Furthermore, when staying on a single NUMA node I have not (yet) seen more than a 13% throughput difference between 3 processes with 4 capabilities and 1 process with 12 capabilities. So if there is much difficulty in going to a multi-process scenario, or if it is difficult to balance the load evenly when doing so explicitly, then you might still be better off with a single process that can easily redirect capabilities to available work. Ideally one would experiment with the particular application in question to see what works best.

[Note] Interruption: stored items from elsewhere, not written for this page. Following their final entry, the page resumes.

What follows belongs to an exercise in optimizing a design on an open flow for small area and a short achievable clock period; a production flow would make more cautious choices. At most, simulation tests tie the RTL to the original design; equivalence was not proved. Power is estimated from default activity; no workload was simulated.

// ex_cluster
module ex_cluster(input         CLK,
                  input         reset,
                  input         ALUSrcD1,
                  input  [3:0]  ALUControlD1,
                  input         BranchD1,
                  input         BranchND1,
                  input  [31:0] RDD11,
                  input  [31:0] RDD21,
                  input  [31:0] ExtImmD1,
                  input  [31:0] PCPlus41,
                  input  [3:0]  TagD1,
                  input         PredD1,
                  input         ALUSrcD2,
                  input  [3:0]  ALUControlD2,
                  input         BranchD2,
                  input         BranchND2,
                  input  [31:0] RDD12,
                  input  [31:0] RDD22,
                  input  [31:0] ExtImmD2,
                  input  [31:0] PCPlus42,
                  input  [3:0]  TagD2,
                  input         PredD2,
                  input         ALUSrcD3,
                  input  [3:0]  ALUControlD3,
                  input  [31:0] RDD13,
                  input  [31:0] RDD23,
                  input  [31:0] ExtImmD3,
                  input  [3:0]  TagD3,
                  input         ALUSrcD4,
                  input  [3:0]  ALUControlD4,
                  input  [31:0] RDD14,
                  input  [31:0] RDD24,
                  input  [31:0] ExtImmD4,
                  input  [3:0]  TagD4,
                  output        PCSrc1,
                  output [31:0] ALUOutE1,
                  output [3:0]  TagoE1,
                  output [31:0] PCBranch1,
                  output [4:0]  BTAPTag1,
                  output [31:0] BTAPAddr1,
                  output        PCSrc2,
                  output [31:0] ALUOutE2,
                  output [3:0]  TagoE2,
                  output [31:0] PCBranch2,
                  output [4:0]  BTAPTag2,
                  output [31:0] BTAPAddr2,
                  output [31:0] ALUOutE3,
                  output [31:0] WriteDataE3,
                  output [3:0]  TagoE3,
                  output [31:0] ALUOutE4,
                  output [3:0]  TagoE4);
For scale: ~2900 cells after synthesis, roughly 240 flip-flops, ~810 I/O pins.
clock: 10.0 ns
lec_check: 0
cap_margin: 20
core_margin: 2
core_utilization: 40
setup_slack_margin: 5
slew_margin: 20
run.sh (not shown) runs the stock make flow with config.mk's settings and CLKGATE_MAP_FILE= SYNTH_SCRIPT=/design/flow/synth_recipe.tcl, a recipe that flattens the netlist after the stock synthesis.
The baseline produced a clean layout.
Edit:
Settings changed: SETUP_SLACK_MARGIN 5 to not set.
Synthesized cell count does not change.
Power is lower by 3.7%.
Sequential cell count stays the same.
Wire length is lower by 2.9%.
Fmax shrinks by 24%.
Non-clock buffer count is lower by 63.
Global-route usage falls by 0.63 points.
No functional check of the RTL was part of any run of this note.


## the reference run
Another version of the RTL of ex_cluster (not shown whole).
Size: roughly 3,800 cells after synthesis, about 810 I/O pins, about 22,000 µm² of cells after synthesis.
Settings: LEC_CHECK=0, CAP_MARGIN=20, CORE_MARGIN=2, CORE_UTILIZATION=40, SLEW_MARGIN=20; clock period 10.0 ns.
standard.sh (not shown) runs the stock make flow with config.mk's settings and CLKGATE_MAP_FILE= SYNTH_SCRIPT=/design/flow/synth_recipe.tcl, a recipe that flattens the netlist after the stock synthesis.
==> flow/flow/run.sh <==
#!/bin/bash
# The standard layout (standard.sh) with these changes:
#  - synthesis maps the logic with ABC scripts of its own (flow/synth.tcl)
#    and without Yosys's full-adder extraction;
#  - port buffers are sky130_fd_sc_hd__buf_1 cells;
#  - timing repair up to clock tree synthesis aims for 6.2 ns of setup
#    slack, and after global routing for 6 ns.
# make's full output goes to make_cts.log and make_finish.log in the work folder.
set -euo pipefail
export OWN_WORK="$PWD"
export OWN_FLOW="$PWD/flow"
common=("SYNTH_SCRIPT=$PWD/flow/synth.tcl" ADDER_MAP_FILE=
        "BUFFER_PORTS_ARGS=-buffer_cell sky130_fd_sc_hd__buf_1")
bash standard.sh "${common[@]}" SETUP_SLACK_MARGIN=6.2  cts > make_cts.log 2>&1
bash standard.sh "${common[@]}" SETUP_SLACK_MARGIN=6  finish > make_finish.log 2>&1
==> flow/flow/abc_in.script <==
strash
dch
map -B 0.9
topo
stime -c
buffer -c
upsize -c
dnsize -c
==> flow/flow/abc_out.script <==
strash
dch -f
map -D 400
topo
buffer -p
upsize -D 400
dnsize -D 400
stime -p
==> flow/flow/synth.tcl <==
# The standard synthesis (synth_recipe.tcl in the work folder), with one
# change in the technology mapping of the logic: ABC first maps the logic
# between the registers and the output ports with a tight delay target
# (flow/abc_out.script), then all other logic (flow/abc_in.script).
# Registers are mapped before ABC runs, exactly as in the standard synthesis.
proc abc {args} {
  set i [lsearch -exact $args -script]
  if {$i >= 0} { set args [lreplace $args $i [expr {$i + 1}]] }
  set j [lsearch -exact $args -D]
  if {$j >= 0} { set args [lreplace $args $j [expr {$j + 1}]] }
  yosys select -set outcone o:* %cie*
  yosys abc -script $::env(OWN_FLOW)/abc_out.script {*}$args @outcone
  yosys select -clear
  yosys opt_clean
  yosys abc -script $::env(OWN_FLOW)/abc_in.script {*}$args
}
source $::env(OWN_WORK)/synth_recipe.tcl
> inputs changed (the reference run -> the trial run)
-- flow/flow/run.sh --
<<< the reference run, line 6
>>> the trial run, line 6
#  - clock tree sinks are clustered by 20 within 100 um;
<<< the reference run, line 14
bash standard.sh "${common[@]}" SETUP_SLACK_MARGIN=6.2  cts > make_cts.log 2>&1
bash standard.sh "${common[@]}" SETUP_SLACK_MARGIN=6  finish > make_finish.log 2>&1
>>> the trial run, line 15
bash standard.sh "${common[@]}" SETUP_SLACK_MARGIN=6.2 CTS_CLUSTER_SIZE=20 CTS_CLUSTER_DIAMETER=100 cts > make_cts.log 2>&1
bash standard.sh "${common[@]}" SETUP_SLACK_MARGIN=6 CTS_CLUSTER_SIZE=20 CTS_CLUSTER_DIAMETER=100 finish > make_finish.log 2>&1
### Flow results
Power in combinational cells in the trial run vs the reference run: up about 4%
Changes observed in the trial run relative to the reference run: part of the total power dissipated in the clock network lower, largest stage delay on the critical path higher, post-layout utilization of the core roughly the same, ratio of final minimum period to clock period higher.
Comparing the reference run with the trial run, the met3 routing resource usage after global routing came out essentially unchanged.
Run comparison: the trial run critical-path cell with the highest stage delay clkinvlp_4; the reference run critical-path cell with the highest stage delay dfxtp_4
The first element of the critical path comes out reset in one run and ex1.g_br.OutE[25] in the other, namely in the trial run and the reference run respectively.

Regarding green threads and blocking: according to the documentation and what I have seen in practice, each "capability" has a pool of threads, most of which are dormant at any given time. When the active thread blocks in a system call, another thread takes over for that capability, so that the CPUs stay busy.

Now, if there is a way to use aio libraries to queue up more than one IO read at a time, so that when the first finishes the second starts without waiting for the kernel scheduler to schedule a user-level request for it, then that sounds rather interesting. Short of that, green threads should do everything, at least in principle.

nponeccop commented 6 years ago

Now, if there is a way to use aio libraries to queue up more than one IO read at a time, so that when the first finishes the second starts without waiting for the kernel scheduler to schedule a user-level request for it, then that sounds rather interesting. Short of that, green threads should do everything, at least in principle.

It's not kernel queue, but hardware queue in the disk controller - SAS TCQ or SATA NCQ. You can fill the hardware queue so the controller is always busy either with normal thread pool or with aio - it doesn't matter. The only difference is CPU utilization (and that aio is limited and provides neither caching nor full POSIX semantics). See http://dba-oracle.com/real_application_clusters_rac_grid/asynchronous.htm

And yes, TCQ/NCQ is indispensable both for SSD and HDD, for different reasons, and its job cannot be done by the kernel side IO scheduler.

I also think it is important to distinguish between sparks and green threads. Those are two separate abstractions and RTS features.

I didn't know that. So sparks (and parallel programming in general as opposed to mere IO concurrency) should be covered separately in the document.